━━━ Data

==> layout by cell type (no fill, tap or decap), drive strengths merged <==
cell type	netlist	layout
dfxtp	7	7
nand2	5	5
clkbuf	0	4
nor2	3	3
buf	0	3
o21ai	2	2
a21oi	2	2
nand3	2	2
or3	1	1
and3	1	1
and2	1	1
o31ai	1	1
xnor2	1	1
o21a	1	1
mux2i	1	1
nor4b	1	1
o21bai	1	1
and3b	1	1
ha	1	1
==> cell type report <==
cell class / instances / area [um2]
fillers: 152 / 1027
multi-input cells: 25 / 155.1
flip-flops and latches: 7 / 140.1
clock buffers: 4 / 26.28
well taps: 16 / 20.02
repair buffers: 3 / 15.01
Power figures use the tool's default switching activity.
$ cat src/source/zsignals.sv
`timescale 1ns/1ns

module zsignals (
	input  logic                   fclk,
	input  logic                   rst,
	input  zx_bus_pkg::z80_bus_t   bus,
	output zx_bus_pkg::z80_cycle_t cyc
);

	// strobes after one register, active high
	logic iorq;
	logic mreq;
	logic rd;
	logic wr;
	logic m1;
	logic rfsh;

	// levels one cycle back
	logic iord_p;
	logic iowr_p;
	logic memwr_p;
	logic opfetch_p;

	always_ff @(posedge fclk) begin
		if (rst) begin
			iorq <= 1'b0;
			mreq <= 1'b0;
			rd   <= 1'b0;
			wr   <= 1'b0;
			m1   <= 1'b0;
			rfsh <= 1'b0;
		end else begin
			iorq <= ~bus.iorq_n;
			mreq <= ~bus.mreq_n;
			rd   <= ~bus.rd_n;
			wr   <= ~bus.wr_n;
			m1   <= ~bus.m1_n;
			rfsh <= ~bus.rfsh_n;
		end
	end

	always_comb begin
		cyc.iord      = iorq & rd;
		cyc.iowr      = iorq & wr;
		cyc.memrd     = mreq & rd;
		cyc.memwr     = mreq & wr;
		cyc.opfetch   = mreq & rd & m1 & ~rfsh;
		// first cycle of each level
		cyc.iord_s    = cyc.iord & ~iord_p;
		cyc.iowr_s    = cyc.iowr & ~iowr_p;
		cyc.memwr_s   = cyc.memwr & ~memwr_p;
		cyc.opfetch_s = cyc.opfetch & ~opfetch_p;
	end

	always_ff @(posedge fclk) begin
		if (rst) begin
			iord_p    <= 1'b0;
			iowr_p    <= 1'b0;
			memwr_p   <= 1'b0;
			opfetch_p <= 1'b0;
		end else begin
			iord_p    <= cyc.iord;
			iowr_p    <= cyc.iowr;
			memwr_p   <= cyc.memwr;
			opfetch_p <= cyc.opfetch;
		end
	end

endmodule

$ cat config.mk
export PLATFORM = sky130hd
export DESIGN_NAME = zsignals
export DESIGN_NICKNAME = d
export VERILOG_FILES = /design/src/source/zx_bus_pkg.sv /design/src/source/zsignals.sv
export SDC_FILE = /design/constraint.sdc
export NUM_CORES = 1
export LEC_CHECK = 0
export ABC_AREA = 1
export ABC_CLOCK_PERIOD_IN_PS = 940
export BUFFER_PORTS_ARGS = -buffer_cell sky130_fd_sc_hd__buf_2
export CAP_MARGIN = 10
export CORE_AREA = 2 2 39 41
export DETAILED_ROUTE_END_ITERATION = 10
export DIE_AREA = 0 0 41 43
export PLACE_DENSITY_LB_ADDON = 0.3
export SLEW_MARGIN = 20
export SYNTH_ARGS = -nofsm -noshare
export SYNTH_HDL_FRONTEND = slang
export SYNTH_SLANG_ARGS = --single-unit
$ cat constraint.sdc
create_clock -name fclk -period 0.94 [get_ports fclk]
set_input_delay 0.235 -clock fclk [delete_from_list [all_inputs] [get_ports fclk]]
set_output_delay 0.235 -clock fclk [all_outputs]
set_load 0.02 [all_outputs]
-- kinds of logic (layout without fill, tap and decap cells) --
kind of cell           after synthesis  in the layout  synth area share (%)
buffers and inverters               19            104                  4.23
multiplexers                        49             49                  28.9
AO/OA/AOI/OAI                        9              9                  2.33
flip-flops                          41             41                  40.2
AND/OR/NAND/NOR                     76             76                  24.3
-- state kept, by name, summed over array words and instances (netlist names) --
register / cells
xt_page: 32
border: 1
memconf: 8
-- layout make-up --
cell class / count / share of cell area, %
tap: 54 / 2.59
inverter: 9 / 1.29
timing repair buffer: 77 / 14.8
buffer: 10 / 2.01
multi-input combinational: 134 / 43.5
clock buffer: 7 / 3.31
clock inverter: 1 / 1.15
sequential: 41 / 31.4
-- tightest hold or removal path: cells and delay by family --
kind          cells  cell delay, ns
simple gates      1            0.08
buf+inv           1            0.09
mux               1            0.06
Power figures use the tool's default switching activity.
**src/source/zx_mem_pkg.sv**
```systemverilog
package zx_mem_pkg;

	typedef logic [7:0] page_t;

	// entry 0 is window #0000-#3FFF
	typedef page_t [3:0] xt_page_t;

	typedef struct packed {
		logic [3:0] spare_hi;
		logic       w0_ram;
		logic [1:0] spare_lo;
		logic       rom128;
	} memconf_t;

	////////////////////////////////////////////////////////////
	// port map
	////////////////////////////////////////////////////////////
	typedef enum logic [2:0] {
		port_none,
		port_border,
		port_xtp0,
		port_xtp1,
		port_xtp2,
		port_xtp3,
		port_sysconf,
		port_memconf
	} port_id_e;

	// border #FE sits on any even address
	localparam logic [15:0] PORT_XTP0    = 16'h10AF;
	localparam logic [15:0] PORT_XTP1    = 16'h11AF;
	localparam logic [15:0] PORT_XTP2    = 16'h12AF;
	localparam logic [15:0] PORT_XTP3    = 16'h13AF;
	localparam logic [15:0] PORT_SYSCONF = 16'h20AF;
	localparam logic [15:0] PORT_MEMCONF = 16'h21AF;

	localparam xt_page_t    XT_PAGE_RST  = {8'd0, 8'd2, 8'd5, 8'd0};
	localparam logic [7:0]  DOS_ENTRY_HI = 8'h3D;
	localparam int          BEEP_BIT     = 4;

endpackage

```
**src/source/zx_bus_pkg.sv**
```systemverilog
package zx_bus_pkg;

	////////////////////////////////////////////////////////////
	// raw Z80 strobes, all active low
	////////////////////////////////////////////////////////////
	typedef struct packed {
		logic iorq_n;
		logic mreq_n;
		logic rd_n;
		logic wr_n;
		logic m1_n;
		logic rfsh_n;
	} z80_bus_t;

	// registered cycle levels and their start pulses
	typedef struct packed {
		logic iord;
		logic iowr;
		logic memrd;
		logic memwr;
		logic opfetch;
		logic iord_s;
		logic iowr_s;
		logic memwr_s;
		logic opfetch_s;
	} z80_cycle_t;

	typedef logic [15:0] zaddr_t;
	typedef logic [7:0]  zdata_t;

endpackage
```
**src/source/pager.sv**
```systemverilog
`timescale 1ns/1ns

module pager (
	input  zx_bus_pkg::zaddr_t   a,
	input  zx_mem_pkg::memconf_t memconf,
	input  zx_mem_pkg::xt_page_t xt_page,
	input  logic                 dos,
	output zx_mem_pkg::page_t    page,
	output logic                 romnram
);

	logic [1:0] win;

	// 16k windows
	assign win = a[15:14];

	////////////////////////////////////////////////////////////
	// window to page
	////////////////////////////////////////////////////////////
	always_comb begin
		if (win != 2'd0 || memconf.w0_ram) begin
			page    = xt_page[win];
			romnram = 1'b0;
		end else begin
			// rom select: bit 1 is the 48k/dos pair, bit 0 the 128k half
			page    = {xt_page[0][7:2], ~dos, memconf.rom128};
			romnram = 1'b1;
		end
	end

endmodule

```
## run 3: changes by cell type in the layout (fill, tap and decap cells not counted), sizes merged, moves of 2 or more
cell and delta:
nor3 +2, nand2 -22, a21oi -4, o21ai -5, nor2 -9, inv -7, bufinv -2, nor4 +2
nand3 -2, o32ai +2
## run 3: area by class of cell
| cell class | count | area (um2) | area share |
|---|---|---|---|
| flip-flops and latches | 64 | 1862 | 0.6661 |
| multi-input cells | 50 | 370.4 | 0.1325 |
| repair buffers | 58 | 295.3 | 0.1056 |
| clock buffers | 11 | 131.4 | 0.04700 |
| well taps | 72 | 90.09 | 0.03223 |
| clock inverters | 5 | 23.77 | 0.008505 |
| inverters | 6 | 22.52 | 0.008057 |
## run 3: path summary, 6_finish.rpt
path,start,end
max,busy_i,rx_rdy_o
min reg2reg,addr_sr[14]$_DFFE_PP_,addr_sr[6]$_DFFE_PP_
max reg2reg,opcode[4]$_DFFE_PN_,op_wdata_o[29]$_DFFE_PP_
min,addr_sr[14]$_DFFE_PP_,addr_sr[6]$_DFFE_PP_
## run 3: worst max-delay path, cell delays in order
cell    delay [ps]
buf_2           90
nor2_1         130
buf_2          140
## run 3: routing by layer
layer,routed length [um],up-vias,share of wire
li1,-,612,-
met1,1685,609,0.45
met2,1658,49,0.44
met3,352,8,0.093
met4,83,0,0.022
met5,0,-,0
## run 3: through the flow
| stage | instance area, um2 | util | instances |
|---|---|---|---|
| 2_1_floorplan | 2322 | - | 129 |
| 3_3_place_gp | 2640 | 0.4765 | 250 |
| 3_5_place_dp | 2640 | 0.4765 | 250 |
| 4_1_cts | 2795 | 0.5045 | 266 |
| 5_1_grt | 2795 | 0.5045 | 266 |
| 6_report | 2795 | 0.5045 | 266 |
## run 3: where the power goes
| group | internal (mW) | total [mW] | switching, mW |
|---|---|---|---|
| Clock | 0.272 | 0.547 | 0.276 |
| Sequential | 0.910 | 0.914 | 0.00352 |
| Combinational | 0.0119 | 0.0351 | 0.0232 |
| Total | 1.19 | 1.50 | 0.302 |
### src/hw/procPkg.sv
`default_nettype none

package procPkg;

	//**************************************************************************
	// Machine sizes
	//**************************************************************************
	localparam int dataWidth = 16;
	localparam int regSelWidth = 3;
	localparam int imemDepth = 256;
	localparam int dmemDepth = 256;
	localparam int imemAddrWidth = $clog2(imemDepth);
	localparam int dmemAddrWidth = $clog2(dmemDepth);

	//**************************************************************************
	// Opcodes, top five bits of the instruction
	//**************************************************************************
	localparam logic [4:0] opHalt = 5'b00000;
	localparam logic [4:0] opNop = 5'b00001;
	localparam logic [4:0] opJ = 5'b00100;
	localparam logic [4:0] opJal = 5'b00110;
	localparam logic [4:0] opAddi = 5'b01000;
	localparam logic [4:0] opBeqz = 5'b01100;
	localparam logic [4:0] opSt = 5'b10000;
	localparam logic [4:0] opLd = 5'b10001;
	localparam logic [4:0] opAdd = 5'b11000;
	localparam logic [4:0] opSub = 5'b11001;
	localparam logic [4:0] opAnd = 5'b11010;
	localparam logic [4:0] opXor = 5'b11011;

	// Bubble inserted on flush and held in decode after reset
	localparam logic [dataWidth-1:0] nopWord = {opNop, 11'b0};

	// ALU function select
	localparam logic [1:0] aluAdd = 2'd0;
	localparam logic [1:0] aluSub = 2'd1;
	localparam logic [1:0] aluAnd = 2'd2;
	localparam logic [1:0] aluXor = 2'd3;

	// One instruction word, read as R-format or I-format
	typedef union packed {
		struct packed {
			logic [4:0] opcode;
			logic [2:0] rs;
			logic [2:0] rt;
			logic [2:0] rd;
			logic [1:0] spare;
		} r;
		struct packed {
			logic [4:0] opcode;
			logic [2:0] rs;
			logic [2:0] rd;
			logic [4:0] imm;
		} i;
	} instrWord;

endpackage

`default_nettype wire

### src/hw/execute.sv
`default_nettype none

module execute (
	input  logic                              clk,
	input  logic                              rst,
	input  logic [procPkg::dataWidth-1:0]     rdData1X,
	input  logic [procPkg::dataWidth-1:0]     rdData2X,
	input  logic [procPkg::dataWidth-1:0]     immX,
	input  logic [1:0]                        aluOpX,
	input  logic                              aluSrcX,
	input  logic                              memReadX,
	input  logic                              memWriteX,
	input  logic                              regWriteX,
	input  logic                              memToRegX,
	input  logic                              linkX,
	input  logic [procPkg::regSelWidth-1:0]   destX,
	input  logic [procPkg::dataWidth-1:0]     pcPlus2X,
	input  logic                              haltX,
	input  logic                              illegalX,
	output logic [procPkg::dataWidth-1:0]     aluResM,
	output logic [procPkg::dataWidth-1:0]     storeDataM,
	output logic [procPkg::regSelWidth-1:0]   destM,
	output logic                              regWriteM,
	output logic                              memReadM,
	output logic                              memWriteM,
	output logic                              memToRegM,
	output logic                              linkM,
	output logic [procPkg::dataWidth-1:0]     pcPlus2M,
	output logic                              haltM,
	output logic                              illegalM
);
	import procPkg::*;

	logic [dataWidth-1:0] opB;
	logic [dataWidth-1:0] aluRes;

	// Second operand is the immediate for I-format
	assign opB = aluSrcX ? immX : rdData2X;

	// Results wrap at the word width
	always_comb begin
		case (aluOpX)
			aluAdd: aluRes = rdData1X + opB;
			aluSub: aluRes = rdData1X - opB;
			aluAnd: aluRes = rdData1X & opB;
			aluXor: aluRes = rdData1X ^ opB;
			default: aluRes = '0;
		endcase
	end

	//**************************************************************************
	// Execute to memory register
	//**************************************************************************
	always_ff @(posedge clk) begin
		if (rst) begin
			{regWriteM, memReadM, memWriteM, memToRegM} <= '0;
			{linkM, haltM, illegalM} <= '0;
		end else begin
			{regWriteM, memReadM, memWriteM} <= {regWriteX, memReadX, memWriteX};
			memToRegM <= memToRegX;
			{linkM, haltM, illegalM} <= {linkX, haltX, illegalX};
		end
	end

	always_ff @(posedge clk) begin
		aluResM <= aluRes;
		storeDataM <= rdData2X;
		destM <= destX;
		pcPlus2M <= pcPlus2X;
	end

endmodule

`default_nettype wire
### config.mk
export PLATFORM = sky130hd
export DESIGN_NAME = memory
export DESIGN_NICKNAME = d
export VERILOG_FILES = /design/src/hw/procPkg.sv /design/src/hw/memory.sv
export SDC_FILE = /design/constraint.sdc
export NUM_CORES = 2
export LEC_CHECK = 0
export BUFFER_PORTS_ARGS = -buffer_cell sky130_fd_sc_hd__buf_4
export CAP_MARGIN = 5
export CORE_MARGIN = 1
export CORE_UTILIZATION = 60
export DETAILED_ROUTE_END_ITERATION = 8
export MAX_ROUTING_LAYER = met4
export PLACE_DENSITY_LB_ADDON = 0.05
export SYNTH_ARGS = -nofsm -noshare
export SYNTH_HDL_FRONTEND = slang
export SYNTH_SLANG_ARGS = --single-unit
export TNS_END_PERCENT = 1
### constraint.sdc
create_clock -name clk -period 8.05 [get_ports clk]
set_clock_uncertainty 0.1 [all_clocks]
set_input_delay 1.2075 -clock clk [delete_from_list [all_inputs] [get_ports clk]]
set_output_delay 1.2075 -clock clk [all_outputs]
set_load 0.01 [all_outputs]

━━━━━━

> Task brief: Using the records above, set down exactly the lines from the one with "flip-flops and latches: 7 / 140.1" through the one with "repair buffers: 3 / 15.01", inclusive, and nothing more.

> Task solution:
flip-flops and latches: 7 / 140.1
clock buffers: 4 / 26.28
well taps: 16 / 20.02
repair buffers: 3 / 15.01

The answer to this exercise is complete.